Ministroke: Quick Care Pays Off
Transient Ischemic Attack and Minor Stroke Deserve Immediate Care, Experts Say
Oct. 8, 2007 -- When a "ministroke" strikes, immediate medical care may help prevent a bigger stroke.
That's the take-home message from two new studies published in tomorrow's edition of The Lancet.
A quick review: Stroke can be caused by a blood clot (ischemic stroke) or bleeding in the brain (hemorrhagic stroke).
Transient ischemic attacks (TIAs) can precede ischemic strokes. In a TIA, stroke symptoms flare up and quickly fade. TIAs technically aren't strokes, but they're often called "ministrokes."
Stroke symptoms can include:
- Sudden weakness or numbness in the face, arm, or leg on one side of the body.
- Abrupt loss of vision, strength, coordination, sensation, speech or the ability to understand speech. These symptoms may become more marked over time.
- Sudden dimness of vision, especially in one eye.
- Sudden loss of balance, possibly accompanied by vomiting, nausea, fever, hiccups, or trouble with swallowing.
- Sudden and severe headache with no other cause followed rapidly by loss of consciousness -- indications of a stroke due to bleeding.
- Brief loss of consciousness. Unexplained dizziness or sudden falls.
Seek emergency medical care at the first sign of those symptoms. The stakes are too high not to take action, even if the symptoms disappear quickly.
British Stroke Study
The two new stroke studies show benefits from quick care for stroke or minor stroke.

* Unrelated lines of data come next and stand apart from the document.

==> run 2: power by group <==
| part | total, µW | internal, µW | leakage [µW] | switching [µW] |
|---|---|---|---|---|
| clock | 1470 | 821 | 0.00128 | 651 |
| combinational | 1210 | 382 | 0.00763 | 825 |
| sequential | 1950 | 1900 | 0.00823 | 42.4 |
Source: an optimization exercise on an open RTL-to-GDS flow (aim: a short achievable clock period and few clock cycles per item). Production flows keep margins and buffers that such runs may drop.
In this exercise RTL edits were held to simulation tests only and were not proved equivalent to the original.
Power figures rest on the tool's default switching activity, not on a simulated workload.

### flow/run.sh
#!/bin/bash
# synth_recipe.tcl (not shown) runs the flow's synth.tcl, then flattens the netlist and writes it again
# the make line also repeats each setting of config.mk as NAME=value (left out here)
make -C /OpenROAD-flow-scripts/flow DESIGN_CONFIG=/design/flow/config.mk WORK_HOME=/design/flow/orfs CLKGATE_MAP_FILE= SYNTH_SCRIPT=/design/flow/synth_recipe.tcl finish
### flow/config.mk
export PLATFORM = sky130hd
export DESIGN_NAME = upxl_encoder
export DESIGN_NICKNAME = upxl_encoder
export VERILOG_FILES = /design/flow/design.v
export SDC_FILE = /design/flow/constraint.sdc
export NUM_CORES = 4
export LEC_CHECK = 0
export CAP_MARGIN = 20
export CORE_MARGIN = 2
export CORE_UTILIZATION = 40
export PLACE_DENSITY = 0.6
export SLEW_MARGIN = 20
### flow/constraint.sdc
create_clock -name core_clock -period 5.0 [get_ports {clk}]
set_input_delay 1.0000 -clock core_clock [delete_from_list [all_inputs] [get_ports {clk}]]
set_output_delay 1.0000 -clock core_clock [all_outputs]
set_load 0.01 [all_outputs]
### flow/design.v
module upxl_cpm_sel (
  input  wire [1:0]  kind,
  input  wire [7:0]  order,
  input  wire        nelem4,
  output reg  [15:0] sel,
  output wire        bsel
);
  integer q, k;
  reg taken;
  always @(*) begin
    sel = 16'h0;
    for (q = 0; q < 4; q = q + 1) begin
      taken = 1'b0;
      for (k = 3; k >= 0; k = k - 1) begin
        if ((k < 3 || nelem4) && (q < 3 || nelem4) &&
            order[2*k +: 2] == q && !taken) begin
          sel[4*q + k] = 1'b1;
          taken = 1'b1;
        end
      end
    end
    if (kind == 2'd1)
      sel[15:12] = 4'h0;
  end
  assign bsel = (kind == 2'd1);
endmodule
module upxl_cpm (
  input  wire [31:0] color,
  input  wire [15:0] sel,
  input  wire        bsel,
  input  wire [7:0]  bright,
  output reg  [31:0] bytes_out
);
  wire [31:0] samples = {color[31:24], color[7:0], color[15:8], color[23:16]};
  integer q, k;
  always @(*) begin
    bytes_out = 32'h0;
    for (q = 0; q < 4; q = q + 1)
      for (k = 0; k < 4; k = k + 1)
        bytes_out[8*q +: 8] = bytes_out[8*q +: 8] | ({8{sel[4*q + k]}} & samples[8*k +: 8]);
    bytes_out[31:24] = bytes_out[31:24] | ({8{bsel}} & bright);
  end
endmodule
module upxl_crc32 (
  input  wire [31:0] x,
  output wire [31:0] y
);
  assign y[0] = ((((x[0] ^ x[1]) ^ (x[2] ^ x[3])) ^ ((x[4] ^ x[6]) ^ (x[7] ^ x[8]))) ^ (((x[16] ^ x[20]) ^ (x[22] ^ x[23])) ^ x[26]));
  assign y[1] = ((((x[1] ^ x[2]) ^ (x[3] ^ x[4])) ^ ((x[5] ^ x[7]) ^ (x[8] ^ x[9]))) ^ (((x[17] ^ x[21]) ^ (x[23] ^ x[24])) ^ x[27]));
  assign y[2] = ((((x[0] ^ x[2]) ^ (x[3] ^ x[4])) ^ ((x[5] ^ x[6]) ^ (x[8] ^ x[9]))) ^ (((x[10] ^ x[18]) ^ (x[22] ^ x[24])) ^ (x[25] ^ x[28])));
  assign y[3] = ((((x[1] ^ x[3]) ^ (x[4] ^ x[5])) ^ ((x[6] ^ x[7]) ^ (x[9] ^ x[10]))) ^ (((x[11] ^ x[19]) ^ (x[23] ^ x[25])) ^ (x[26] ^ x[29])));
  assign y[4] = ((((x[2] ^ x[4]) ^ (x[5] ^ x[6])) ^ ((x[7] ^ x[8]) ^ (x[10] ^ x[11]))) ^ (((x[12] ^ x[20]) ^ (x[24] ^ x[26])) ^ (x[27] ^ x[30])));
  assign y[5] = ((((x[0] ^ x[3]) ^ (x[5] ^ x[6])) ^ ((x[7] ^ x[8]) ^ (x[9] ^ x[11]))) ^ (((x[12] ^ x[13]) ^ (x[21] ^ x[25])) ^ ((x[27] ^ x[28]) ^ x[31])));
  assign y[6] = ((((x[0] ^ x[2]) ^ (x[3] ^ x[9])) ^ ((x[10] ^ x[12]) ^ (x[13] ^ x[14]))) ^ (((x[16] ^ x[20]) ^ (x[23] ^ x[28])) ^ x[29]));
  assign y[7] = ((((x[1] ^ x[3]) ^ (x[4] ^ x[10])) ^ ((x[11] ^ x[13]) ^ (x[14] ^ x[15]))) ^ (((x[17] ^ x[21]) ^ (x[24] ^ x[29])) ^ x[30]));
  assign y[8] = ((((x[0] ^ x[2]) ^ (x[4] ^ x[5])) ^ ((x[11] ^ x[12]) ^ (x[14] ^ x[15]))) ^ (((x[16] ^ x[18]) ^ (x[22] ^ x[25])) ^ (x[30] ^ x[31])));
  assign y[9] = ((((x[0] ^ x[2]) ^ (x[4] ^ x[5])) ^ ((x[7] ^ x[8]) ^ (x[12] ^ x[13]))) ^ (((x[15] ^ x[17]) ^ (x[19] ^ x[20])) ^ (x[22] ^ x[31])));
  assign y[10] = ((((x[0] ^ x[2]) ^ (x[4] ^ x[5])) ^ ((x[7] ^ x[9]) ^ (x[13] ^ x[14]))) ^ ((x[18] ^ x[21]) ^ (x[22] ^ x[26])));
  assign y[11] = ((((x[1] ^ x[3]) ^ (x[5] ^ x[6])) ^ ((x[8] ^ x[10]) ^ (x[14] ^ x[15]))) ^ ((x[19] ^ x[22]) ^ (x[23] ^ x[27])));
  assign y[12] = ((((x[2] ^ x[4]) ^ (x[6] ^ x[7])) ^ ((x[9] ^ x[11]) ^ (x[15] ^ x[16]))) ^ ((x[20] ^ x[23]) ^ (x[24] ^ x[28])));
  assign y[13] = ((((x[0] ^ x[3]) ^ (x[5] ^ x[7])) ^ ((x[8] ^ x[10]) ^ (x[12] ^ x[16]))) ^ (((x[17] ^ x[21]) ^ (x[24] ^ x[25])) ^ x[29]));
  assign y[14] = ((((x[0] ^ x[1]) ^ (x[4] ^ x[6])) ^ ((x[8] ^ x[9]) ^ (x[11] ^ x[13]))) ^ (((x[17] ^ x[18]) ^ (x[22] ^ x[25])) ^ (x[26] ^ x[30])));
  assign y[15] = ((((x[1] ^ x[2]) ^ (x[5] ^ x[7])) ^ ((x[9] ^ x[10]) ^ (x[12] ^ x[14]))) ^ (((x[18] ^ x[19]) ^ (x[23] ^ x[26])) ^ (x[27] ^ x[31])));
  assign y[16] = ((((x[1] ^ x[4]) ^ (x[7] ^ x[10])) ^ ((x[11] ^ x[13]) ^ (x[15] ^ x[16]))) ^ (((x[19] ^ x[22]) ^ (x[23] ^ x[24])) ^ ((x[26] ^ x[27]) ^ x[28])));
  assign y[17] = ((((x[2] ^ x[5]) ^ (x[8] ^ x[11])) ^ ((x[12] ^ x[14]) ^ (x[16] ^ x[17]))) ^ (((x[20] ^ x[23]) ^ (x[24] ^ x[25])) ^ ((x[27] ^ x[28]) ^ x[29])));
  assign y[18] = ((((x[0] ^ x[3]) ^ (x[6] ^ x[9])) ^ ((x[12] ^ x[13]) ^ (x[15] ^ x[17]))) ^ (((x[18] ^ x[21]) ^ (x[24] ^ x[25])) ^ ((x[26] ^ x[28]) ^ (x[29] ^ x[30]))));
  assign y[19] = (((((x[0] ^ x[1]) ^ (x[4] ^ x[7])) ^ ((x[10] ^ x[13]) ^ (x[14] ^ x[16]))) ^ (((x[18] ^ x[19]) ^ (x[22] ^ x[25])) ^ ((x[26] ^ x[27]) ^ (x[29] ^ x[30])))) ^ x[31]);
  assign y[20] = (((((x[0] ^ x[3]) ^ (x[4] ^ x[5])) ^ ((x[6] ^ x[7]) ^ (x[11] ^ x[14]))) ^ (((x[15] ^ x[16]) ^ (x[17] ^ x[19])) ^ ((x[22] ^ x[27]) ^ (x[28] ^ x[30])))) ^ x[31]);
  assign y[21] = ((((x[0] ^ x[2]) ^ (x[3] ^ x[5])) ^ ((x[12] ^ x[15]) ^ (x[17] ^ x[18]))) ^ (((x[22] ^ x[26]) ^ (x[28] ^ x[29])) ^ x[31]));
  assign y[22] = ((((x[2] ^ x[7]) ^ (x[8] ^ x[13])) ^ ((x[18] ^ x[19]) ^ (x[20] ^ x[22]))) ^ ((x[26] ^ x[27]) ^ (x[29] ^ x[30])));
  assign y[23] = ((((x[0] ^ x[3]) ^ (x[8] ^ x[9])) ^ ((x[14] ^ x[19]) ^ (x[20] ^ x[21]))) ^ (((x[23] ^ x[27]) ^ (x[28] ^ x[30])) ^ x[31]));
  assign y[24] = ((((x[2] ^ x[3]) ^ (x[6] ^ x[7])) ^ ((x[8] ^ x[9]) ^ (x[10] ^ x[15]))) ^ (((x[16] ^ x[21]) ^ (x[23] ^ x[24])) ^ ((x[26] ^ x[28]) ^ (x[29] ^ x[31]))));
  assign y[25] = ((((x[1] ^ x[2]) ^ (x[6] ^ x[9])) ^ ((x[10] ^ x[11]) ^ (x[17] ^ x[20]))) ^ (((x[23] ^ x[24]) ^ (x[25] ^ x[26])) ^ ((x[27] ^ x[29]) ^ x[30])));
  assign y[26] = ((((x[2] ^ x[3]) ^ (x[7] ^ x[10])) ^ ((x[11] ^ x[12]) ^ (x[18] ^ x[21]))) ^ (((x[24] ^ x[25]) ^ (x[26] ^ x[27])) ^ ((x[28] ^ x[30]) ^ x[31])));
  assign y[27] = (((((x[0] ^ x[1]) ^ (x[2] ^ x[6])) ^ ((x[7] ^ x[11]) ^ (x[12] ^ x[13]))) ^ (((x[16] ^ x[19]) ^ (x[20] ^ x[23])) ^ ((x[25] ^ x[27]) ^ (x[28] ^ x[29])))) ^ x[31]);
  assign y[28] = ((((x[0] ^ x[4]) ^ (x[6] ^ x[12])) ^ ((x[13] ^ x[14]) ^ (x[16] ^ x[17]))) ^ (((x[21] ^ x[22]) ^ (x[23] ^ x[24])) ^ ((x[28] ^ x[29]) ^ x[30])));
  assign y[29] = ((((x[0] ^ x[1]) ^ (x[5] ^ x[7])) ^ ((x[13] ^ x[14]) ^ (x[15] ^ x[17]))) ^ (((x[18] ^ x[22]) ^ (x[23] ^ x[24])) ^ ((x[25] ^ x[29]) ^ (x[30] ^ x[31]))));
  assign y[30] = ((((x[3] ^ x[4]) ^ (x[7] ^ x[14])) ^ ((x[15] ^ x[18]) ^ (x[19] ^ x[20]))) ^ (((x[22] ^ x[24]) ^ (x[25] ^ x[30])) ^ x[31]));
  assign y[31] = ((((x[0] ^ x[1]) ^ (x[2] ^ x[3])) ^ ((x[5] ^ x[6]) ^ (x[7] ^ x[15]))) ^ (((x[19] ^ x[21]) ^ (x[22] ^ x[25])) ^ x[31]));
endmodule
module upxl_crc32_init (
  input  wire [1:0]  p,
  output reg  [31:0] m_init
);
  always @(*) begin
    case (p)
      2'd0: m_init = 32'hDEBB20E3;
      2'd1: m_init = 32'h00BE26ED;
      2'd2: m_init = 32'hBE26ED00;
      2'd3: m_init = 32'h2DFD1072;
    endcase
  end
endmodule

One of the two new stroke studies comes from Oxford, England.
At the study's start, TIA or minor stroke patients needed a doctor's referral to go to a special stroke clinic. Later, the referral requirement was waived.
When patients didn't need a referral, they came to the clinic sooner.
As a result, those patients were 80% less likely to have a stroke within three months of their TIA or minor stroke, compared with those treated when the referrals were required.
French Stroke Study
The second study comes from Paris, where stroke experts set up a 24-hour TIA clinic and publicized the clinic with local doctors.
Some 700 patients with confirmed TIA or minor stroke came to the clinic within 24 hours of the start of their symptoms.
As a result, they were less likely to have a stroke in the next three months, according to Philippa Lavallee, MD, and colleagues.
Lavallee works for the Department of Neurology and Stroke Centre at the Denis Diderot University and Medical School in Paris.
TIAs and minor strokes warrant urgent care, write editorialists in The Lancet.
"Rapid assessment and intervention is emerging as the new standard for TIA care," write the editorialists, who included Water Kernan, MD, of Yale University's medical school.